### WORK REQUEST
Of all the entries below, only the lines from the one with "footprint of the" up to and including the one with "antenna cells: 0" are to be duplicated exactly.

### GIVEN RECORDS
◇ ◇ ◇
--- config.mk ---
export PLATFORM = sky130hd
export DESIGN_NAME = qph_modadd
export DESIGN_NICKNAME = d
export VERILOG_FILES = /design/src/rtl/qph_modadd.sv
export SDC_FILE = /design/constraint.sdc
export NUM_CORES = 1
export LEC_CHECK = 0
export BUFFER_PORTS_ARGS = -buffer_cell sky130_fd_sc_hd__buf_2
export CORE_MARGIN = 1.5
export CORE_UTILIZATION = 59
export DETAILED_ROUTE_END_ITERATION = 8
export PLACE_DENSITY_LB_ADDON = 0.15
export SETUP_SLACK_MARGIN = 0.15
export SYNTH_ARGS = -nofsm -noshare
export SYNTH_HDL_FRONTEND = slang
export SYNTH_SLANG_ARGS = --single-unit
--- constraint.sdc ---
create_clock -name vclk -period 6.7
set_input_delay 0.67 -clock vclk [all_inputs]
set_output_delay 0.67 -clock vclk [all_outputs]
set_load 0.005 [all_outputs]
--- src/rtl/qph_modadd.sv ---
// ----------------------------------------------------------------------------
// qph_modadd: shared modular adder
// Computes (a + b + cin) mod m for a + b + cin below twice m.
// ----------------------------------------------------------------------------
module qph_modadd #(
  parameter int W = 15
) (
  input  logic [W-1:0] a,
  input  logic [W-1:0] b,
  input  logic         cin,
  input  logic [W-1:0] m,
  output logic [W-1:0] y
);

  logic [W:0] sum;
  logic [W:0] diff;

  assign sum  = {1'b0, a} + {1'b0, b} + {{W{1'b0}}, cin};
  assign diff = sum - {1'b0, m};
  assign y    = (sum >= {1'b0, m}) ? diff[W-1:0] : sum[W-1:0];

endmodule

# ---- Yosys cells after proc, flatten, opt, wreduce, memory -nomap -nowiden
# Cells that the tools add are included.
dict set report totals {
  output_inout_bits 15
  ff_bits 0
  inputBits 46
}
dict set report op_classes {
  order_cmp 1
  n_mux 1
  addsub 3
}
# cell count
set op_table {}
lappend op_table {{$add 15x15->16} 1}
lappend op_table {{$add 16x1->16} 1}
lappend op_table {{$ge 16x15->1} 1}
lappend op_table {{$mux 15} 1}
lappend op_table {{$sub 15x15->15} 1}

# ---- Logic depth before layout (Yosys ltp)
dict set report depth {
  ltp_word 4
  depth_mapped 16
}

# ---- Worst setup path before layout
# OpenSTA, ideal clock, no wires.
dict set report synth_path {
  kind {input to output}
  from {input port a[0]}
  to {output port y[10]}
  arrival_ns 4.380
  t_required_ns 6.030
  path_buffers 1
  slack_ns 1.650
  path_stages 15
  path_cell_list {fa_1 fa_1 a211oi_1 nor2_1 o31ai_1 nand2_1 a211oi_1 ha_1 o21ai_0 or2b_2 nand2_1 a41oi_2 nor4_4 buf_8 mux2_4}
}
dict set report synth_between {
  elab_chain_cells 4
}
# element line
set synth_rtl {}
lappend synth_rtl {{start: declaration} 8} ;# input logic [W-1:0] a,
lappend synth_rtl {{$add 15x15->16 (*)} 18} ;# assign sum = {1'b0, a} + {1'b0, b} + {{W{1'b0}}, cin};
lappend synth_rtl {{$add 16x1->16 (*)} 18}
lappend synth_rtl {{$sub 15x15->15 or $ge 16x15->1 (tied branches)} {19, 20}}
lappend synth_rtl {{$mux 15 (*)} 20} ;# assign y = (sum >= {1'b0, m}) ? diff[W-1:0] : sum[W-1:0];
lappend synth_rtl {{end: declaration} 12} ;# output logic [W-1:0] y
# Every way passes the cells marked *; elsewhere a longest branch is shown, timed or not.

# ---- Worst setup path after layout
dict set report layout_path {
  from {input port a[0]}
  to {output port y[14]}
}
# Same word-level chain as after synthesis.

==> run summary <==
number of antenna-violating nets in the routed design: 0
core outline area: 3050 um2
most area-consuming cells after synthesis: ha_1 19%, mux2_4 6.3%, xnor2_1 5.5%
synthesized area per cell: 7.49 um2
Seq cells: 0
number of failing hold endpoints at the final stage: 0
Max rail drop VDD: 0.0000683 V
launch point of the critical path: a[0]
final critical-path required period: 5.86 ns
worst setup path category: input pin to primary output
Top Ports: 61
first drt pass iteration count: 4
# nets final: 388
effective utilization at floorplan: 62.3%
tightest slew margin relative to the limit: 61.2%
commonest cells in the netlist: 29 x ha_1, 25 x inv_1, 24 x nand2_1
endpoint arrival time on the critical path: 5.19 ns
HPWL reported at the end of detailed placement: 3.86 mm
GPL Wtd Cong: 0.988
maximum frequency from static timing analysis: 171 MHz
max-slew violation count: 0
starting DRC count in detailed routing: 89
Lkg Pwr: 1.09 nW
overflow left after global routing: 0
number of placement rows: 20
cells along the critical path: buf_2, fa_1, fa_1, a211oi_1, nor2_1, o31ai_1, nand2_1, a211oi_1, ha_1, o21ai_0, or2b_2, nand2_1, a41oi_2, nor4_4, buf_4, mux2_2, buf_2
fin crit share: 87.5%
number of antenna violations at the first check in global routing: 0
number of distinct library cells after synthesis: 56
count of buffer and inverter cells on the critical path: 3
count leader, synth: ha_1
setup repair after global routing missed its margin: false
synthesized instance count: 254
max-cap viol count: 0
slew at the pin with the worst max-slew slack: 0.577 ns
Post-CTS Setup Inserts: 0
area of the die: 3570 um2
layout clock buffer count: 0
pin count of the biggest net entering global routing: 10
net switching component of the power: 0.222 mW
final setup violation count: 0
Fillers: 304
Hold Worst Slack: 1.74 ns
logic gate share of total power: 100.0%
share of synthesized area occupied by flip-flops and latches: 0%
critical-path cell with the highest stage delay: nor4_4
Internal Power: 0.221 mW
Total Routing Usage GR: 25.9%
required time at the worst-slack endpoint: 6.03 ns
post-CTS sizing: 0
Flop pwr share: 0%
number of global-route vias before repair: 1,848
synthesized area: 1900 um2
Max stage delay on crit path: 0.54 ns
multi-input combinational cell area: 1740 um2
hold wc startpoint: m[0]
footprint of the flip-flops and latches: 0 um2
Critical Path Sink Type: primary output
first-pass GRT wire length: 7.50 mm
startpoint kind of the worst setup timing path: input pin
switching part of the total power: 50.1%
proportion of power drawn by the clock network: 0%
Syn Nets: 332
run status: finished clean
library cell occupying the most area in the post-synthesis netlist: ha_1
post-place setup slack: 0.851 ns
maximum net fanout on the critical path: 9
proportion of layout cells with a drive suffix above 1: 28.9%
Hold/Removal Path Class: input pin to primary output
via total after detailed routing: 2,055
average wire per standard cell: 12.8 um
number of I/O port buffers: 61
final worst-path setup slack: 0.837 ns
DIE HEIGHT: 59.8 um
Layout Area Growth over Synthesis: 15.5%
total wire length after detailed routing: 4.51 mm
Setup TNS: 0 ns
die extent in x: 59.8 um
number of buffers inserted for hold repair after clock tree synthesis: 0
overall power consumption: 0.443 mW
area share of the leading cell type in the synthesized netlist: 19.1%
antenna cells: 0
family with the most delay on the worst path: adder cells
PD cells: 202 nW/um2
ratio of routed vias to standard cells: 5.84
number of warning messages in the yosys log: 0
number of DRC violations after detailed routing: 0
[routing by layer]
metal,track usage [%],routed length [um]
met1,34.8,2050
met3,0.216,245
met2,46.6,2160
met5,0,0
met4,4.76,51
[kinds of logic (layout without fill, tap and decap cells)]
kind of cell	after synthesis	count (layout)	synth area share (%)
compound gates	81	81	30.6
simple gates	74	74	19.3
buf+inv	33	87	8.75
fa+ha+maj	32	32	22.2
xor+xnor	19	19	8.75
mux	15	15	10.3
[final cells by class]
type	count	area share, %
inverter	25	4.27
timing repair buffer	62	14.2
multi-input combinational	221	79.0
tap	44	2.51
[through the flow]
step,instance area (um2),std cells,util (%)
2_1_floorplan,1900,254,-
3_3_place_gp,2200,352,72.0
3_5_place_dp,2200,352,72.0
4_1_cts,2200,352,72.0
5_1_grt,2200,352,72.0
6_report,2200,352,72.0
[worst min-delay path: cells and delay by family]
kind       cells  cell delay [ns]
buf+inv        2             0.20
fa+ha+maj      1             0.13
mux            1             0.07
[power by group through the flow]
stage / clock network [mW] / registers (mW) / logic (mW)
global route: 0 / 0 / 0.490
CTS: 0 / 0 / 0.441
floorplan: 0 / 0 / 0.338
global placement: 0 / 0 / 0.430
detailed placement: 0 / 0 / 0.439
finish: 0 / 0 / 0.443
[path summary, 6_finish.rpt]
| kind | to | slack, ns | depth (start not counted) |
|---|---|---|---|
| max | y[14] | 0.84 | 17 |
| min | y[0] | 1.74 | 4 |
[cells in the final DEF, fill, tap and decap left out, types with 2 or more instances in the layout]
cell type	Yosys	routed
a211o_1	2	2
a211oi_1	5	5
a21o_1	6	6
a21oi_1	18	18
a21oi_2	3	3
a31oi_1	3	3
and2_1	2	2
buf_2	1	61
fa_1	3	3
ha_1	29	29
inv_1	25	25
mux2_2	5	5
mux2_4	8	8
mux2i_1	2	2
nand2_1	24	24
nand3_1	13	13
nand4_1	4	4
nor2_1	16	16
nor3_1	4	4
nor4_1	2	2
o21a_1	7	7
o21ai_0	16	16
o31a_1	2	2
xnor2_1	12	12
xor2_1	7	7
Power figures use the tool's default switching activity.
◇ ◇ ◇
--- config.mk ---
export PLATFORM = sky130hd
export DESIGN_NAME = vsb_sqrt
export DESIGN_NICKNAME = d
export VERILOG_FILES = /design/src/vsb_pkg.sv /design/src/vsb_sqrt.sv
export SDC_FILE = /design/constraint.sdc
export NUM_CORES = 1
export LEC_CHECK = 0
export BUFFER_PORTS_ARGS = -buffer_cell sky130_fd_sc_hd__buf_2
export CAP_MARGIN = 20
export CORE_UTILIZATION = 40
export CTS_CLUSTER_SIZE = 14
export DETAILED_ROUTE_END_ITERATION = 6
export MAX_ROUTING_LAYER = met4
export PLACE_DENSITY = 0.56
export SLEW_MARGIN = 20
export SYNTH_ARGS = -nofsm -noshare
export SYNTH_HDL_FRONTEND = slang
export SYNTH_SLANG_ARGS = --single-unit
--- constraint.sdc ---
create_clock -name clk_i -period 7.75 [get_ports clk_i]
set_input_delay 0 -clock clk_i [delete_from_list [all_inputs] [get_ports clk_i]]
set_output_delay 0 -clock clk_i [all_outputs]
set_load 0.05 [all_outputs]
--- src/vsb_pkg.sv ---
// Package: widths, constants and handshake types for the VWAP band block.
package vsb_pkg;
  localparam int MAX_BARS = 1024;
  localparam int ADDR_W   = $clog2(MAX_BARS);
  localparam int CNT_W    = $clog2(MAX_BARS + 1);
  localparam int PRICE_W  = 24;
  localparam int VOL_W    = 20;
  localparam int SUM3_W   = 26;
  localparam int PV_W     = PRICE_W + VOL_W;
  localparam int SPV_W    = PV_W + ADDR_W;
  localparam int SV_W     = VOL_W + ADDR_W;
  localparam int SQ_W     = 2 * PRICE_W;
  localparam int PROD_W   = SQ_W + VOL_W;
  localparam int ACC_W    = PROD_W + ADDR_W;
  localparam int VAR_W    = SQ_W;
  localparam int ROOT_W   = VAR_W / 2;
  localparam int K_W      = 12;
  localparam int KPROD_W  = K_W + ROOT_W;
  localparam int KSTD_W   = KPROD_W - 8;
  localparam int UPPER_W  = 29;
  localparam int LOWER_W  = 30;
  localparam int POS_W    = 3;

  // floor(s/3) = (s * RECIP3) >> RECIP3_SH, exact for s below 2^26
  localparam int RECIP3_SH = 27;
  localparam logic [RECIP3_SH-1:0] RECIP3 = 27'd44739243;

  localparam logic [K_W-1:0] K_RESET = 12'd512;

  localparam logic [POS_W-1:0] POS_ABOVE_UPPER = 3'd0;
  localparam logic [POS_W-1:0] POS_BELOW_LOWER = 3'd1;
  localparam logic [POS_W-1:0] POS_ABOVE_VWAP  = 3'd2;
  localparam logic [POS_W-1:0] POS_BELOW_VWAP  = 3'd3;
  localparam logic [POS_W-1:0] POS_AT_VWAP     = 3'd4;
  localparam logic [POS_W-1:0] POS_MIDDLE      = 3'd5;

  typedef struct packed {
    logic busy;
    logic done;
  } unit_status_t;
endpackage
◇ ◇ ◇
### FINAL ANSWER
footprint of the flip-flops and latches: 0 um2
Critical Path Sink Type: primary output
first-pass GRT wire length: 7.50 mm
startpoint kind of the worst setup timing path: input pin
switching part of the total power: 50.1%
proportion of power drawn by the clock network: 0%
Syn Nets: 332
run status: finished clean
library cell occupying the most area in the post-synthesis netlist: ha_1
post-place setup slack: 0.851 ns
maximum net fanout on the critical path: 9
proportion of layout cells with a drive suffix above 1: 28.9%
Hold/Removal Path Class: input pin to primary output
via total after detailed routing: 2,055
average wire per standard cell: 12.8 um
number of I/O port buffers: 61
final worst-path setup slack: 0.837 ns
DIE HEIGHT: 59.8 um
Layout Area Growth over Synthesis: 15.5%
total wire length after detailed routing: 4.51 mm
Setup TNS: 0 ns
die extent in x: 59.8 um
number of buffers inserted for hold repair after clock tree synthesis: 0
overall power consumption: 0.443 mW
area share of the leading cell type in the synthesized netlist: 19.1%
antenna cells: 0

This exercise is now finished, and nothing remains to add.